(Supplied records):

========

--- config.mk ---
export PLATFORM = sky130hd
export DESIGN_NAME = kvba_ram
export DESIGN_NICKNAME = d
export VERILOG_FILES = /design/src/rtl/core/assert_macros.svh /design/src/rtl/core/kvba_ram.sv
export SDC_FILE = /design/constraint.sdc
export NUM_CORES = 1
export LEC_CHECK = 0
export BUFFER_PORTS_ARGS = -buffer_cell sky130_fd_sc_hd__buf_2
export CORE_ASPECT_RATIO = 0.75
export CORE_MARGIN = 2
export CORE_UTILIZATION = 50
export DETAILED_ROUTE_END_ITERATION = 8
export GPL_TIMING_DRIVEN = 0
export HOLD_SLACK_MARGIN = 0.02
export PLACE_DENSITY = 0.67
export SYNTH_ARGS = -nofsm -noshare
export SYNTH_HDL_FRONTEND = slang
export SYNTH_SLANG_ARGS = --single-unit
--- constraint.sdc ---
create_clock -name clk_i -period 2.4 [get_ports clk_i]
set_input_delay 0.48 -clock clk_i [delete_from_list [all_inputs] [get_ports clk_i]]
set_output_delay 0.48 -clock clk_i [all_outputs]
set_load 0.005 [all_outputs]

========

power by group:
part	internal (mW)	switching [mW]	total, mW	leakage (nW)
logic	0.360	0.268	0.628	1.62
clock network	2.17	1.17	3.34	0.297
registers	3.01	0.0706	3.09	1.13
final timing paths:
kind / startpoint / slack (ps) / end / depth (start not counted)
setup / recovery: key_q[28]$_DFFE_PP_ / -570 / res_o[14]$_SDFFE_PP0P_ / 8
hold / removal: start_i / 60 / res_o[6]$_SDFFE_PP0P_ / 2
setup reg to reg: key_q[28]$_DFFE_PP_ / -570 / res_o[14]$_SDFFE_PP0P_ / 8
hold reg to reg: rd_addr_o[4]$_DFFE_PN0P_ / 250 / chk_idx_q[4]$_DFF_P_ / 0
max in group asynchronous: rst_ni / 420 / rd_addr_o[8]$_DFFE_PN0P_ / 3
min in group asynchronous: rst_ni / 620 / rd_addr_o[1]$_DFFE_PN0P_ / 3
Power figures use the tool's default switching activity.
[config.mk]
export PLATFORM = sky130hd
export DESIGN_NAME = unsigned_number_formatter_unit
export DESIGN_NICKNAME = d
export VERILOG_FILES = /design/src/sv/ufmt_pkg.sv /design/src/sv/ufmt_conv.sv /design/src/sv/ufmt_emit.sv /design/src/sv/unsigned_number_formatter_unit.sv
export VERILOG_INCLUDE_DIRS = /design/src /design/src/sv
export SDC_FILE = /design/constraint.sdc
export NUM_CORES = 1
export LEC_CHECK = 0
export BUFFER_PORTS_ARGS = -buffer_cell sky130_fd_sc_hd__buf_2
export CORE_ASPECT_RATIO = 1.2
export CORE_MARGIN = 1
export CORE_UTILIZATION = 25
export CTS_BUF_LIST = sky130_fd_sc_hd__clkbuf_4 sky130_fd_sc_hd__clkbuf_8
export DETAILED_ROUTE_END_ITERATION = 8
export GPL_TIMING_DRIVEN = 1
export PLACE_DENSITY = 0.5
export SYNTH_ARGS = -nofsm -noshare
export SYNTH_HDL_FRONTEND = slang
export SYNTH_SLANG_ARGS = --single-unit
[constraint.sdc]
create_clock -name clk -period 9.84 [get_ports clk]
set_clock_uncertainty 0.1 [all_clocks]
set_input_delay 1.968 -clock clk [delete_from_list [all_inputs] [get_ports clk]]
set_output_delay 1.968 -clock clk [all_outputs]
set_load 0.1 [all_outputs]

========

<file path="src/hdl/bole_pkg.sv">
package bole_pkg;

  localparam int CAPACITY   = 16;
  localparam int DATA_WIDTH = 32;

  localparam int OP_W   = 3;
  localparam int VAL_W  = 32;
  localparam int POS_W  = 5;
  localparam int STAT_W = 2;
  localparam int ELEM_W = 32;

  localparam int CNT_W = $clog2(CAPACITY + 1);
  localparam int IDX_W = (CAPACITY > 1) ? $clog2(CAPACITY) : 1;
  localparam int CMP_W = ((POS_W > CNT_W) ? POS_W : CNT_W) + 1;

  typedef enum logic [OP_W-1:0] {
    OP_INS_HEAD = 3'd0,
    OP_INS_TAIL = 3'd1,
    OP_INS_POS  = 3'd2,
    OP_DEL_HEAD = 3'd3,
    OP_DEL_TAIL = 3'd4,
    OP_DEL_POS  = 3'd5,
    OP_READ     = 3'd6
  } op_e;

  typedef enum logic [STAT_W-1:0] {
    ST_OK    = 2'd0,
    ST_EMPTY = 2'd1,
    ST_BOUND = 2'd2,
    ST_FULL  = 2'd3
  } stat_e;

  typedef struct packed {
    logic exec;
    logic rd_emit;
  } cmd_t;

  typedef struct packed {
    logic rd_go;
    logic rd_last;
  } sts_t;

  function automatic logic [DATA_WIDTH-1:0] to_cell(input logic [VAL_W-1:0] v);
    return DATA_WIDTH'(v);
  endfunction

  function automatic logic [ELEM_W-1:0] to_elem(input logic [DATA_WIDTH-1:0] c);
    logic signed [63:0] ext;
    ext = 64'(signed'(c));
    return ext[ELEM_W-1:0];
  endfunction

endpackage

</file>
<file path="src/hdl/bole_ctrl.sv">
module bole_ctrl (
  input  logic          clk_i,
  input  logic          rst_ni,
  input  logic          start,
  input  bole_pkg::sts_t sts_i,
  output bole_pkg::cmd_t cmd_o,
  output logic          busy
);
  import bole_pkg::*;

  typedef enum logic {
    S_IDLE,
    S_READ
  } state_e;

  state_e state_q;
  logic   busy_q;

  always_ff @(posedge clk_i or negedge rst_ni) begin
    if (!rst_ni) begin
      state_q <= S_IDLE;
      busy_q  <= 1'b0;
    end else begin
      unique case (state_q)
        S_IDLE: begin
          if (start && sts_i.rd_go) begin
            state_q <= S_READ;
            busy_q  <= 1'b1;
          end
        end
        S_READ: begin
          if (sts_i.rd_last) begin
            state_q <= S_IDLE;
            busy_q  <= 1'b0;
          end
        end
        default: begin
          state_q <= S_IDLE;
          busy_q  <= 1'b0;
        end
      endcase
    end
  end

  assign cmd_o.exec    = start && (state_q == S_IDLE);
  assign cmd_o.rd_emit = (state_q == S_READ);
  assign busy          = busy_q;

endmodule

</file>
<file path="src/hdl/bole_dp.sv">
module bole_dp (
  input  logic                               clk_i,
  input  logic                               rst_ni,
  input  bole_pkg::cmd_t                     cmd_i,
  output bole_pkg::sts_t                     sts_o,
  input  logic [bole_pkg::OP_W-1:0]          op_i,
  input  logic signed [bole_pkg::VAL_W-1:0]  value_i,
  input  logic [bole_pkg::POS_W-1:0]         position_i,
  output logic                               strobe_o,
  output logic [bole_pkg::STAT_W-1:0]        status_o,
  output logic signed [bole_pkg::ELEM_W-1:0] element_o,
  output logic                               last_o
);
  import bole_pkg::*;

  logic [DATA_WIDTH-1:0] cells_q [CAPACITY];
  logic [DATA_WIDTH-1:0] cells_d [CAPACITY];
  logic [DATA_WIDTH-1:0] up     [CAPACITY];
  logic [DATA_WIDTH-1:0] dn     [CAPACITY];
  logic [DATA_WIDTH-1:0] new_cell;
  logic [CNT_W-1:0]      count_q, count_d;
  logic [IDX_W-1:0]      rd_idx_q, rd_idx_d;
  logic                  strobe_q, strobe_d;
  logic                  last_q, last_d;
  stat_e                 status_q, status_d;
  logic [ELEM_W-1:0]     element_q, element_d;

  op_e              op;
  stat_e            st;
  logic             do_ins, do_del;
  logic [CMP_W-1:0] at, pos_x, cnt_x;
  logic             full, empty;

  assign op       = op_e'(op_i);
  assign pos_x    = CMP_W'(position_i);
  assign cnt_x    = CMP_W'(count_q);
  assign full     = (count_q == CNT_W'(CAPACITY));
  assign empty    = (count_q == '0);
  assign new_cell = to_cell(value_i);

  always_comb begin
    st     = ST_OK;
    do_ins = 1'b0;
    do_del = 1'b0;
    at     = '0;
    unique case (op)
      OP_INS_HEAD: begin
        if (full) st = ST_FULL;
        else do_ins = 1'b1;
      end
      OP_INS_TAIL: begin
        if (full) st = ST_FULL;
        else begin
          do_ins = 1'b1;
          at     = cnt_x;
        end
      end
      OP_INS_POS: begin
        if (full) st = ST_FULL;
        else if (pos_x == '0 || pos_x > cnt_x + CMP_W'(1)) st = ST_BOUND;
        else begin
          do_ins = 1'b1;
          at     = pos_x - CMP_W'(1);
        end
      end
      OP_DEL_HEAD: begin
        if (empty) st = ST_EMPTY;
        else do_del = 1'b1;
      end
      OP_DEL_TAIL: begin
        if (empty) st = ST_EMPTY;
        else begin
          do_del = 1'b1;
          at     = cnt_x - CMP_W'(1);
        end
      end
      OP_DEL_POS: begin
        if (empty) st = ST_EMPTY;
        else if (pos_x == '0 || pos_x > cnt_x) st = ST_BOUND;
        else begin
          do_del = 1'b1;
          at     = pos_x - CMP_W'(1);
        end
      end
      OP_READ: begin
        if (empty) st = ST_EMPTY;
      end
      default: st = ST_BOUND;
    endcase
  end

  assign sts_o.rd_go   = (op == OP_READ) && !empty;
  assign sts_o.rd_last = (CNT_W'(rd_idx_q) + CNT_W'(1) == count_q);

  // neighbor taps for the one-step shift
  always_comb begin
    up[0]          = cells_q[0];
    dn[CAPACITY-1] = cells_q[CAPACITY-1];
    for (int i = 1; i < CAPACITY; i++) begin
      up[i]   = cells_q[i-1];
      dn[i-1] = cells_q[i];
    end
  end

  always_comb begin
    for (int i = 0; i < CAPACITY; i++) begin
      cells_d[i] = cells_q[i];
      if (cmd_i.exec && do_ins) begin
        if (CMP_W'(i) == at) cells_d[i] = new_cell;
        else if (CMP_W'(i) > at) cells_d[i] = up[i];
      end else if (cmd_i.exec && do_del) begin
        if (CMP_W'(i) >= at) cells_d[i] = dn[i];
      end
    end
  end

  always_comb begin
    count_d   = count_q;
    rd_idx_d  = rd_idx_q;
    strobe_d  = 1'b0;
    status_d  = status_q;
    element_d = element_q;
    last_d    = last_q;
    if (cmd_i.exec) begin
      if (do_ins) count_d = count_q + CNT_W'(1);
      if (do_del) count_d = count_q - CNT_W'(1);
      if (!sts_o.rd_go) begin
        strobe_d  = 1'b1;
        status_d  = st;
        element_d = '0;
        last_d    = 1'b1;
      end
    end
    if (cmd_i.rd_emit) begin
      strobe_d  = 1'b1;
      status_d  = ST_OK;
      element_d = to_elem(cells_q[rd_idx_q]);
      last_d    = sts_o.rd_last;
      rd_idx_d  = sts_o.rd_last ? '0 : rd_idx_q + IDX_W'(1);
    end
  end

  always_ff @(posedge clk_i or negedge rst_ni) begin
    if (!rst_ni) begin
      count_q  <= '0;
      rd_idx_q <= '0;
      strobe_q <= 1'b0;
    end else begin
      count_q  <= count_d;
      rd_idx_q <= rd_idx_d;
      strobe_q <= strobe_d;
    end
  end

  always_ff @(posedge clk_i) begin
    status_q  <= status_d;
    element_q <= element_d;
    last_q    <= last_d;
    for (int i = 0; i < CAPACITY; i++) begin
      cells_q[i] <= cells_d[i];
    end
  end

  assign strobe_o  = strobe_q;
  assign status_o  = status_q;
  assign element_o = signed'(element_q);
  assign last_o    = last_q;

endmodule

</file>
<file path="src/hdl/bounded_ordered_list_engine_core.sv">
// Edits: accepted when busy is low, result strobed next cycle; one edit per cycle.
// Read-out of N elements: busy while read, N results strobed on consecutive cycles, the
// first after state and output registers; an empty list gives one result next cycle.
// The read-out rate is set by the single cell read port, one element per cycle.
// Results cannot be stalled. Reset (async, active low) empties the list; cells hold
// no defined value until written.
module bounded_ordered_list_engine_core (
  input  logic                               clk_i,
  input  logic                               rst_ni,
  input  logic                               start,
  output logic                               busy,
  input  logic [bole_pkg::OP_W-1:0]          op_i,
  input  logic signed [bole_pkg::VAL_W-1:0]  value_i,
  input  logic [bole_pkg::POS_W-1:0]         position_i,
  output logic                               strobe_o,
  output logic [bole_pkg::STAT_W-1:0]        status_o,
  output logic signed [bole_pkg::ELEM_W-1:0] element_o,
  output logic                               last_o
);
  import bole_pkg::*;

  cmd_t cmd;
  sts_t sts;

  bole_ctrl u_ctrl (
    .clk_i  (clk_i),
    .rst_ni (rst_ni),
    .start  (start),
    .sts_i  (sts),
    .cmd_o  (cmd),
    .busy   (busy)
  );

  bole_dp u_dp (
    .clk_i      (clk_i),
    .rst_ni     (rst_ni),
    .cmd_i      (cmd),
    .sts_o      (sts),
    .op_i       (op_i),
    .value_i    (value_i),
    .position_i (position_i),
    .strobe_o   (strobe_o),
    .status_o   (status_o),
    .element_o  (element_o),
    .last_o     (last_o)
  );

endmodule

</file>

========

(What is required): Return all lines in the data that include the word "setup".

(Exercise answer):
setup / recovery: key_q[28]$_DFFE_PP_ / -570 / res_o[14]$_SDFFE_PP0P_ / 8
setup reg to reg: key_q[28]$_DFFE_PP_ / -570 / res_o[14]$_SDFFE_PP0P_ / 8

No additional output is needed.